При этом вопросе Золя опять почувствовал сладость близкого успеха. В самом деле, сколько раз он доказывал свое уменье объяснять произведения то того, то другого писателя, наконец это была его среда, как вода для рыбы, но, по мере того как Лафонтен истолковывался Эмилем, глаза профессора расширялись от изумления вплоть до приглашения: «Перейдем к немецкому».

Перейти к немецкому значило перейти в область полнейшего невежества Эмиля. Кандидат на бакалавра едва разбирал немецкую печать, и профессор совершенно основательно заметил:

– Этого достаточно, милостивый государь!

Устный экзамен был закончен. Началось коллегиальное обсуждение профессорами познаний претендента на ученую степень: шепот на ухо, благосклонный учет несомненных познаний и саркастическое взвешивание признаков круглого невежества. Обсуждение было довольно продолжительным, но результат его оказался плачевным: Золя поставили «ноль» за познания во французской литературе.

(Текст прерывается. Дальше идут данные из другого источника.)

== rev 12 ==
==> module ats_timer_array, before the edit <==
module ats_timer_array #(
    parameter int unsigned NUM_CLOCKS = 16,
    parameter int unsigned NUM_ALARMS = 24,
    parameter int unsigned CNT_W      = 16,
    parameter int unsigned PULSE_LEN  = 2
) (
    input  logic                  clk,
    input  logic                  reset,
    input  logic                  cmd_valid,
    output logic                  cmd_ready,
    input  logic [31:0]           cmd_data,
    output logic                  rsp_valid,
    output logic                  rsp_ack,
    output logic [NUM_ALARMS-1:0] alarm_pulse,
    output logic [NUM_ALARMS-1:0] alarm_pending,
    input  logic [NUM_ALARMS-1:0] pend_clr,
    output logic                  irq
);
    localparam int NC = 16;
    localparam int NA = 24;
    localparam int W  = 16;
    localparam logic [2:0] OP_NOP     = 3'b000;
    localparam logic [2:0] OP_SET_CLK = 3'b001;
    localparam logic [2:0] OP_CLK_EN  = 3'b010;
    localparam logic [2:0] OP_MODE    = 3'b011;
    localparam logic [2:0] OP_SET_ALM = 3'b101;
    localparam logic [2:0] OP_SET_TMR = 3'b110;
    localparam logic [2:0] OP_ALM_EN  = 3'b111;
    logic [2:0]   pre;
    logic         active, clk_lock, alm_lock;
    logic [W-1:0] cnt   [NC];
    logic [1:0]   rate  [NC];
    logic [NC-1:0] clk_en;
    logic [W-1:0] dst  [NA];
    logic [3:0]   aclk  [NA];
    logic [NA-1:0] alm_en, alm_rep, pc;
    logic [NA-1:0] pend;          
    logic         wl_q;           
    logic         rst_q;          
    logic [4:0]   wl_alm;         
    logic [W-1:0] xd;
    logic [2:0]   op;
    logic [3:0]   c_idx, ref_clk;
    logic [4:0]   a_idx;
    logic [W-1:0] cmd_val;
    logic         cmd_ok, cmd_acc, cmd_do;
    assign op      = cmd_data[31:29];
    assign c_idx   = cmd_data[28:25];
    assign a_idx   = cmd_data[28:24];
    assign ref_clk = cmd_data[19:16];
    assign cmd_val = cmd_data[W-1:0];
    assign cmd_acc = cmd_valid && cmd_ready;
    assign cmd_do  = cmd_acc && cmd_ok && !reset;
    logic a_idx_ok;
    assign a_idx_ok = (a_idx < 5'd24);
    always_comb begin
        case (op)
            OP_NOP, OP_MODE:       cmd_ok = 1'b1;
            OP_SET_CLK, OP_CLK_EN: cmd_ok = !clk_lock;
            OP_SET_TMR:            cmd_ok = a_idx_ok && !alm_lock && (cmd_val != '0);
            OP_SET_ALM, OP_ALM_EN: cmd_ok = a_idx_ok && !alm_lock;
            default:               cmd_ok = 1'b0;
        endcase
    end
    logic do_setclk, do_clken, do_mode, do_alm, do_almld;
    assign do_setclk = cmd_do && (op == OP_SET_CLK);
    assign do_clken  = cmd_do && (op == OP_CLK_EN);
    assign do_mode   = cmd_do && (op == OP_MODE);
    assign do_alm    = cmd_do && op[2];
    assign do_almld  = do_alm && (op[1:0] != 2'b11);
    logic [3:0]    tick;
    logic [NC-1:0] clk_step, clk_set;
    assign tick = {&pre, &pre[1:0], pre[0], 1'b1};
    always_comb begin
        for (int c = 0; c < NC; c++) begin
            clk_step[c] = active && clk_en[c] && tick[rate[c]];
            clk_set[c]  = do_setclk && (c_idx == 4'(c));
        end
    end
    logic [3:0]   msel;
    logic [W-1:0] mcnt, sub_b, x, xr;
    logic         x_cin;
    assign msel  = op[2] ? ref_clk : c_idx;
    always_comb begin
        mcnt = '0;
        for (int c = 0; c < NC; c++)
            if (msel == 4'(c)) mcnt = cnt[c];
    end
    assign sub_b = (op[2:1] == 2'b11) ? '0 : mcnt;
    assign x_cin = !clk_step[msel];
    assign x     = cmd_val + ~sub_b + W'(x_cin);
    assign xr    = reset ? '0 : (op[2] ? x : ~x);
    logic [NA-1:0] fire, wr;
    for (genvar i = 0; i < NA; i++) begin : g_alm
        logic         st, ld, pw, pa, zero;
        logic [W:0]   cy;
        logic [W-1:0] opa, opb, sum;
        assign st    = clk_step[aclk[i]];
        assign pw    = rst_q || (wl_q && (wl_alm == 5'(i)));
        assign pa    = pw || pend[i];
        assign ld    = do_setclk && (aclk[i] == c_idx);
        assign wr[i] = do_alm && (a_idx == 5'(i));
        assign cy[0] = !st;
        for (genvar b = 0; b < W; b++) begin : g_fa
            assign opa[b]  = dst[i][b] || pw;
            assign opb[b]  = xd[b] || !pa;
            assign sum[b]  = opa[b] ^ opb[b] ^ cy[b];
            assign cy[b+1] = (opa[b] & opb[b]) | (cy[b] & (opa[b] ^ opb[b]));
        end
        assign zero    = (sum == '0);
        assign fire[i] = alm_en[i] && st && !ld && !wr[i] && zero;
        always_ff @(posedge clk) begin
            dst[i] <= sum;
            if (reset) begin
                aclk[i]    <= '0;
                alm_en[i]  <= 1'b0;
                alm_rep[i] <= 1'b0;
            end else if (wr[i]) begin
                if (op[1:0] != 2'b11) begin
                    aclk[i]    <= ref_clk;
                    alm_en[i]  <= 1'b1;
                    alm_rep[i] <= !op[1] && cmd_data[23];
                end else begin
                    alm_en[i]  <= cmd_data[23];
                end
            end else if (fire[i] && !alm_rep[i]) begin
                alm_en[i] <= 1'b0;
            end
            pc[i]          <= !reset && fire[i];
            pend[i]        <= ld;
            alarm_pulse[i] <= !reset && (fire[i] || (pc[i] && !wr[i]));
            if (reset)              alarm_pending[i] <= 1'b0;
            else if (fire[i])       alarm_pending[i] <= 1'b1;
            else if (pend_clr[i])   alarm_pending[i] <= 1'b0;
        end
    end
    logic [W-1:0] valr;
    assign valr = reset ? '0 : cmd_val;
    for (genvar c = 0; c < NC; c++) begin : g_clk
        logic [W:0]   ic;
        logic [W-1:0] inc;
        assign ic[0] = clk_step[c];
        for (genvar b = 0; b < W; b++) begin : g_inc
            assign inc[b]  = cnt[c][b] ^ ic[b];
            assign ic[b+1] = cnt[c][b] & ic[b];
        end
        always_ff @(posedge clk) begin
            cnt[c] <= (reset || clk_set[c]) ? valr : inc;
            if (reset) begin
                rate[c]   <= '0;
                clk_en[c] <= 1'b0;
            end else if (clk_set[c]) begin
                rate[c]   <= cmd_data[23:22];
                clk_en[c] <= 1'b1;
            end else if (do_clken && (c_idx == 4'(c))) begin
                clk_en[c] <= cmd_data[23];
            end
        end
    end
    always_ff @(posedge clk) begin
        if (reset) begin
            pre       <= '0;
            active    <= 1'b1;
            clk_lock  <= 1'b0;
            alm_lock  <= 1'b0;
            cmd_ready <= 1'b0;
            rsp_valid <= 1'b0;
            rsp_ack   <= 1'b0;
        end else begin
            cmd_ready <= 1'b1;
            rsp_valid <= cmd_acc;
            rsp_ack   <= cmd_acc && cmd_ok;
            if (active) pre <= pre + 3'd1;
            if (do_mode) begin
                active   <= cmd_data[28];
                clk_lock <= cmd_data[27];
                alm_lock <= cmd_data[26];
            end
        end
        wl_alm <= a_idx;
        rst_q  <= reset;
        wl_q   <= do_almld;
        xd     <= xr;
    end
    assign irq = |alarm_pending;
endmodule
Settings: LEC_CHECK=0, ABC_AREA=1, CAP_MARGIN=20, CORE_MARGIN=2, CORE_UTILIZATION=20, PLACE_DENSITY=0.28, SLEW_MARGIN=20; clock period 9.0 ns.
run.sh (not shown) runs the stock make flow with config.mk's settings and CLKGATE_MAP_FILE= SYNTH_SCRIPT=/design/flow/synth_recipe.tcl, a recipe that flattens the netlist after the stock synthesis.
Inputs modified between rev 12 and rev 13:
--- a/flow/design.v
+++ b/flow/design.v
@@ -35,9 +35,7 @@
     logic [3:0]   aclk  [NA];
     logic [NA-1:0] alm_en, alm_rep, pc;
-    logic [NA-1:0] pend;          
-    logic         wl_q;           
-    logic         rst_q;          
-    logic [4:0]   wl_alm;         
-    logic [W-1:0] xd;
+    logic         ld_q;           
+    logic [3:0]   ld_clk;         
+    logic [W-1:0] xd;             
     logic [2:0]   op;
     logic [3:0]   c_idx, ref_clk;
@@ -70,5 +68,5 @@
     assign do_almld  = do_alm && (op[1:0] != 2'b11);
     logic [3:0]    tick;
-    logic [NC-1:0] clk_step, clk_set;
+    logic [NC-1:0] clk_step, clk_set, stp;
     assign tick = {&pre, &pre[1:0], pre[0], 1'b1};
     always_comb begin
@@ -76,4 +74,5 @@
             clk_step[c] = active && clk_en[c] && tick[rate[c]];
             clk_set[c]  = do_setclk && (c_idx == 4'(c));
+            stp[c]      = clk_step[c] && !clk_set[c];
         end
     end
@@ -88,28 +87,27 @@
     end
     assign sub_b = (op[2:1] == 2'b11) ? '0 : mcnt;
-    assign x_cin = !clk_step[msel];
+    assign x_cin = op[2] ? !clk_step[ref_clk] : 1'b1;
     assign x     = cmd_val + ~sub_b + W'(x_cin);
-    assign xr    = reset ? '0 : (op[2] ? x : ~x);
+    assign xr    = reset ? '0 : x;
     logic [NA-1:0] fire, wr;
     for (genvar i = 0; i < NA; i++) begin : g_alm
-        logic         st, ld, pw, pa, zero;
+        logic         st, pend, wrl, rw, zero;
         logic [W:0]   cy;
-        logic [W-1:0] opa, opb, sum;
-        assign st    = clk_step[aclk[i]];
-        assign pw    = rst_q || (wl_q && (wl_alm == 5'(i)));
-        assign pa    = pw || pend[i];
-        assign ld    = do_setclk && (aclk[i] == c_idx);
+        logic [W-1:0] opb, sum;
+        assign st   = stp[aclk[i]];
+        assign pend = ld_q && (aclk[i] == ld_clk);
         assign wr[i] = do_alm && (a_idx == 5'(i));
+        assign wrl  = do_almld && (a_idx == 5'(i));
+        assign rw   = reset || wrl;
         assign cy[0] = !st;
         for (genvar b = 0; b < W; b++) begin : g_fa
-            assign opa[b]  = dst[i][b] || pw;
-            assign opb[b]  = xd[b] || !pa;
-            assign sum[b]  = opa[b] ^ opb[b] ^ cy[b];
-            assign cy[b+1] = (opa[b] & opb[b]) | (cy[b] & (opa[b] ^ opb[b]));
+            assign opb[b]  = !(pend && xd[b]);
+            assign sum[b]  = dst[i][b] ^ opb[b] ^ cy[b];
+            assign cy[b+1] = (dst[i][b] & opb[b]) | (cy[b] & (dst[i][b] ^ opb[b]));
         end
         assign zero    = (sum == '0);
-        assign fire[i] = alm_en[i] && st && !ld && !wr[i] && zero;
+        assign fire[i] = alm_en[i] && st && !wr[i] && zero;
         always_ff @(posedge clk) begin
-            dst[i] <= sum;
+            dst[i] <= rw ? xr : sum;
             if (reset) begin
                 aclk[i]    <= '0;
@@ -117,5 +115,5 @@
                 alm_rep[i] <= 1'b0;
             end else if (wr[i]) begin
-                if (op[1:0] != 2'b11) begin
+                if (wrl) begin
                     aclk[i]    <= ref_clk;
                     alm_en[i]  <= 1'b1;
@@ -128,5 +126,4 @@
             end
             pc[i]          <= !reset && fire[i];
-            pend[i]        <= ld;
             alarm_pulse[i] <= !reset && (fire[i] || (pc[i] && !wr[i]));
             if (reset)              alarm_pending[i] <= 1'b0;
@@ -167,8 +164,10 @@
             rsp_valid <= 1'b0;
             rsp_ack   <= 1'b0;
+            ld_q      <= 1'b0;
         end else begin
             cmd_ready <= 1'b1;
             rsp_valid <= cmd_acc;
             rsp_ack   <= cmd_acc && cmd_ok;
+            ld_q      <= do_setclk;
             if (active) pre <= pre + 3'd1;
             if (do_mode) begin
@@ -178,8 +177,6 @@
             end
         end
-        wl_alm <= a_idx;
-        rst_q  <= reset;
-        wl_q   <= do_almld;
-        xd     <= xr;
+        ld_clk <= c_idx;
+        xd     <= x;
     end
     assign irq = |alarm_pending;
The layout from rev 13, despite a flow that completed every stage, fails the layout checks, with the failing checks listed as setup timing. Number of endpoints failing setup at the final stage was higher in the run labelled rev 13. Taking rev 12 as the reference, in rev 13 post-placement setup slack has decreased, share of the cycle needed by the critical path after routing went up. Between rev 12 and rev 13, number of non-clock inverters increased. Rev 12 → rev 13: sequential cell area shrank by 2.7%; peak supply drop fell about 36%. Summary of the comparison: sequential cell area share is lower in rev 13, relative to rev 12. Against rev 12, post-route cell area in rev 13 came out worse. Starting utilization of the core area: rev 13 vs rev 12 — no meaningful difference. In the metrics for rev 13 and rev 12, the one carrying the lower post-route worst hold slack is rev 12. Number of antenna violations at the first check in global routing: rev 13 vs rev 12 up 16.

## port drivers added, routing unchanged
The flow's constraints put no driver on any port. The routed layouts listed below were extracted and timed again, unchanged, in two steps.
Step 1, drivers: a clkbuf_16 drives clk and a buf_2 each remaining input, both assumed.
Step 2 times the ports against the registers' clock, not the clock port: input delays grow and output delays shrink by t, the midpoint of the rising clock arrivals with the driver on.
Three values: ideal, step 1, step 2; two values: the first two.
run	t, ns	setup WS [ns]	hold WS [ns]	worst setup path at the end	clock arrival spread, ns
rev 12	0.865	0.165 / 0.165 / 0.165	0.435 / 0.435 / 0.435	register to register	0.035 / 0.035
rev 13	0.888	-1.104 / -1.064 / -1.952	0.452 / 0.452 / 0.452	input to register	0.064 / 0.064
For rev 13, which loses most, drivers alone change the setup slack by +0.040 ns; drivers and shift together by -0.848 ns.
This is an optimization exercise on Yosys and OpenROAD, whose aim is small area and a short achievable clock period, not a production implementation.
Function was checked by simulation only, so behaviour that the tests miss may differ from the original.

== cedar ==
## pe_mac_array
module pe_mac_array
#(
  parameter int DATA_WIDTH = nmcu_pkg::DATA_WIDTH,
  parameter int ACC_WIDTH  = nmcu_pkg::ACC_WIDTH,
  parameter int NUM_LANES  = 8
) (
  input  logic                            clk,
  input  logic                            rst_n,
  input  logic                            in_valid_i,
  output logic                            in_ready_o,
  input  logic [NUM_LANES*DATA_WIDTH-1:0] a_i,
  input  logic [NUM_LANES*DATA_WIDTH-1:0] b_i,
  input  logic                            first_i,
  input  logic                            last_i,
  output logic                            out_valid_o,
  input  logic                            out_ready_i,
  output logic [NUM_LANES*DATA_WIDTH-1:0] result_o,
  output logic [NUM_LANES*ACC_WIDTH-1:0]  acc_o,
  output logic [NUM_LANES-1:0]            sat_o,
  output logic                            busy_o,
  output nmcu_pkg::pe_mac_state_e        state_o
);
  nmcu_pkg::pe_mac_state_e state_q;
  logic          ready;
  logic          accept;
  logic          load;
  logic          open_group;
  assign ready       = (state_q == nmcu_pkg::IDLE) || (state_q == nmcu_pkg::ACCUM);
  assign in_ready_o  = rst_n && ready;
  assign accept      = in_valid_i && in_ready_o;
  assign load        = in_valid_i && ready;
  assign out_valid_o = (state_q == nmcu_pkg::DRAIN);
  assign busy_o      = (state_q != nmcu_pkg::IDLE);
  assign state_o     = state_q;
  ...
Size in the first run: about 4200 cells after synthesis, about 470 I/O pins.
==> flow/config.mk <==
export PLATFORM = sky130hd
export DESIGN_NAME = pe_mac_array
export DESIGN_NICKNAME = pe_mac_array
export VERILOG_FILES = /design/flow/design.v
export SDC_FILE = /design/flow/constraint.sdc
export NUM_CORES = 4
export LEC_CHECK = 0
export ABC_AREA = 1
export CAP_MARGIN = 20
export CORE_MARGIN = 2
export CORE_UTILIZATION = 40
export CTS_CLUSTER_DIAMETER = 100
export CTS_CLUSTER_SIZE = 22
export GPL_ROUTABILITY_DRIVEN = 0
export SETUP_SLACK_MARGIN = 2.8
export SLEW_MARGIN = 20
export TNS_END_PERCENT = 10
==> flow/constraint.sdc <==
create_clock -name core_clock -period 6.0 [get_ports {clk}]
set_input_delay 1.2000 -clock core_clock [delete_from_list [all_inputs] [get_ports {clk}]]
set_output_delay 1.2000 -clock core_clock [all_outputs]
set_load 0.01 [all_outputs]
standard.sh (not shown) runs the stock make flow with config.mk's settings and CLKGATE_MAP_FILE= SYNTH_SCRIPT=/design/flow/synth_recipe.tcl, a recipe that flattens the netlist after the stock synthesis.
==> flow/flow/run.sh <==
#!/bin/bash
# Own layout flow: the standard flow (the standard.sh, all steps) with
# the port buffers made from buf_1 cells instead of ORFS's default choice.
# Each tool's output goes to the ORFS logs under orfs/logs; this script's
# own output goes to run.log.
set -e
{
  echo "== standard.sh"; cat standard.sh
  echo "== config.mk"; cat config.mk
  export BUFFER_PORTS_ARGS="-buffer_cell sky130_fd_sc_hd__buf_1"
  bash standard.sh
} > run.log 2>&1
The final layout from cedar, which completed every stage, passed the timing, DRC and antenna checks at the end of the flow.
Context: an optimization exercise on an open-source flow, tuned for small area and a short achievable clock period. The choices shown serve that exercise and are no tape-out recipe.
Where RTL was checked, it was by simulation tests only, not by an equivalence proof against the original.

==> job 7113 <==
==> flow/design.v (excerpt) <==
module prince_top
(
    input  wire          clk,
    input  wire          sys_rst,
    input  wire          in_valid,
    input  wire [127:0]  key,
    input  wire [63:0]   plain_text,
    output logic [63:0]  cipher_text,
    output logic         out_valid
);
==> module prince_top, before the edit <==
module prince_top
(
    input  wire          clk,
    input  wire          sys_rst,
    input  wire          in_valid,
    input  wire [127:0]  key,
    input  wire [63:0]   plain_text,
    output logic [63:0]  cipher_text,
    output logic         out_valid
);
    localparam int NST = 12;
    logic [NST-1:0] vld;
    always_ff @(posedge clk)
    begin
        if (sys_rst) vld <= '0;
        else         vld <= {vld[NST-2:0], in_valid};
    end
    assign out_valid = vld[NST-1];
    logic [63:0] k0_in, k1_in;
    assign k0_in = key[63:0];
    assign k1_in = key[127:64];
    logic [63:0] kf_w;
    assign kf_w = k1_in ^ {k0_in[0], k0_in[63:1]} ^ {63'b0, k0_in[63]} ^ 64'hc0ac29b7c97c50dd;
    logic [63:0] l0;
    assign l0 = plain_text ^ k0_in ^ k1_in ^ 64'h0000000000000000;
    logic [63:0] l1;
    assign l1 = prince_pkg::s_layer(l0);
    logic [63:0] l2;
    assign l2 = prince_pkg::shift_rows(prince_pkg::m_prime(l1)) ^ k1_in ^ 64'h13198a2e03707344;
    logic [63:0] s1_st;
    logic [63:0] s1_k1, s1_kf;
    always_ff @(posedge clk) begin s1_st <= l2; s1_k1 <= k1_in; s1_kf <= kf_w; end
    logic [63:0] l3;
    assign l3 = prince_pkg::s_layer(s1_st);
    logic [63:0] l4;
    assign l4 = prince_pkg::shift_rows(prince_pkg::m_prime(l3)) ^ s1_k1 ^ 64'ha4093822299f31d0;
    logic [63:0] s2_st;
    logic [63:0] s2_k1, s2_kf;
    always_ff @(posedge clk) begin s2_st <= l4; s2_k1 <= s1_k1; s2_kf <= s1_kf; end
    logic [63:0] l5;
    assign l5 = prince_pkg::s_layer(s2_st);
    logic [63:0] l6;
    assign l6 = prince_pkg::shift_rows(prince_pkg::m_prime(l5)) ^ s2_k1 ^ 64'h082efa98ec4e6c89;
    logic [63:0] s3_st;
    logic [63:0] s3_k1, s3_kf;
    always_ff @(posedge clk) begin s3_st <= l6; s3_k1 <= s2_k1; s3_kf <= s2_kf; end
    logic [63:0] l7;
    assign l7 = prince_pkg::s_layer(s3_st);
    logic [63:0] l8;
    assign l8 = prince_pkg::shift_rows(prince_pkg::m_prime(l7)) ^ s3_k1 ^ 64'h452821e638d01377;
    logic [63:0] s4_st;
    logic [63:0] s4_k1, s4_kf;
    always_ff @(posedge clk) begin s4_st <= l8; s4_k1 <= s3_k1; s4_kf <= s3_kf; end
    logic [63:0] l9;
    assign l9 = prince_pkg::s_layer(s4_st);
    logic [63:0] l10;
    assign l10 = prince_pkg::shift_rows(prince_pkg::m_prime(l9)) ^ s4_k1 ^ 64'hbe5466cf34e90c6c;
    logic [63:0] kl10;
    assign kl10 = prince_pkg::m_prime(prince_pkg::shift_rows_inv(s4_k1));
    logic [63:0] s5_st;
    logic [63:0] s5_k1, s5_kf;
    always_ff @(posedge clk) begin s5_st <= l10; s5_k1 <= kl10; s5_kf <= s4_kf; end
    logic [63:0] l11;
    assign l11 = prince_pkg::s_layer(s5_st);
    logic [63:0] l12;
    assign l12 = prince_pkg::m_prime(l11);
    logic [63:0] s6_st;
    logic [63:0] s6_k1, s6_kf;
    always_ff @(posedge clk) begin s6_st <= l12; s6_k1 <= s5_k1; s6_kf <= s5_kf; end
    logic [63:0] l13;
    assign l13 = prince_pkg::s_inv_layer(s6_st);
    logic [63:0] l14;
    assign l14 = prince_pkg::m_prime(prince_pkg::shift_rows_inv(l13)) ^ s6_k1 ^ prince_pkg::m_prime(prince_pkg::shift_rows_inv(64'h7ef84f78fd955cb1));
    logic [63:0] s7_st;
    logic [63:0] s7_k1, s7_kf;
    always_ff @(posedge clk) begin s7_st <= l14; s7_k1 <= s6_k1; s7_kf <= s6_kf; end
    logic [63:0] l15;
    assign l15 = prince_pkg::s_inv_layer(s7_st);
    logic [63:0] l16;
    assign l16 = prince_pkg::m_prime(prince_pkg::shift_rows_inv(l15)) ^ s7_k1 ^ prince_pkg::m_prime(prince_pkg::shift_rows_inv(64'h85840851f1ac43aa));
    logic [63:0] s8_st;
    logic [63:0] s8_k1, s8_kf;
    always_ff @(posedge clk) begin s8_st <= l16; s8_k1 <= s7_k1; s8_kf <= s7_kf; end
    logic [63:0] l17;
    assign l17 = prince_pkg::s_inv_layer(s8_st);
    logic [63:0] l18;
    assign l18 = prince_pkg::m_prime(prince_pkg::shift_rows_inv(l17)) ^ s8_k1 ^ prince_pkg::m_prime(prince_pkg::shift_rows_inv(64'hc882d32f25323c54));
    logic [63:0] s9_st;
    logic [63:0] s9_k1, s9_kf;
    always_ff @(posedge clk) begin s9_st <= l18; s9_k1 <= s8_k1; s9_kf <= s8_kf; end
    logic [63:0] l19;
    assign l19 = prince_pkg::s_inv_layer(s9_st);
    logic [63:0] l20;
    assign l20 = prince_pkg::m_prime(prince_pkg::shift_rows_inv(l19)) ^ s9_k1 ^ prince_pkg::m_prime(prince_pkg::shift_rows_inv(64'h64a51195e0e3610d));
    logic [63:0] s10_st;
    logic [63:0] s10_k1, s10_kf;
    always_ff @(posedge clk) begin s10_st <= l20; s10_k1 <= s9_k1; s10_kf <= s9_kf; end
    logic [63:0] l21;
    assign l21 = prince_pkg::s_inv_layer(s10_st);
    logic [63:0] l22;
    assign l22 = prince_pkg::m_prime(prince_pkg::shift_rows_inv(l21)) ^ s10_k1 ^ prince_pkg::m_prime(prince_pkg::shift_rows_inv(64'hd3b5a399ca0c2399));
    logic [63:0] s11_st;
    logic [63:0] s11_k1, s11_kf;
    always_ff @(posedge clk) begin s11_st <= l22; s11_k1 <= s10_k1; s11_kf <= s10_kf; end
    logic [63:0] l23;
    assign l23 = prince_pkg::s_inv_layer(s11_st);
    logic [63:0] l24;
    assign l24 = l23 ^ s11_kf;
    logic [63:0] s12_st;
    always_ff @(posedge clk) s12_st <= l24;
    assign cipher_text = s12_st;
endmodule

Горечь этого провала он поехал развеивать в Прованс в обществе Сезана и Байля. Опять начались отдаленные прогулки, наслаждение красотою природы, бесконечные разговоры о будущем, но беспокойная мысль все-таки не покидала Эмиля… О, если бы сдать на бакалавра!.. Тогда, казалось, весь мир принадлежал бы Золя, хотя в том же Эксе прозябало больше сотни бакалавров. На мысль о новом экзамене наводили те же разговоры о будущем. В каждом плане Золя как будто не хватало чего-то, и этим что-то была желанная степень. Мало-помалу он почти заболел от этой мысли. Сдать экзамен необходимо было, хотя бы для того, чтобы отделаться от мучительного «быть или не быть?» К тому же устные предания, столь богатые среди экзаменующихся, говорили, что потерпевший неудачу в Париже нередко торжествовал в Марселе, и Золя решил еще попытать счастья, на этот раз именно в Марселе. Провинциальные умственные центры всегда считаются смягченными аберрацией добродушия и смотренья сквозь пальцы, – так, вероятно, думал и Золя, предпринимая свою попытку; но марсельские профессора совершенно неожиданно разошлись с парижскими совсем иначе и провалили Эмиля еще на письменных экзаменах.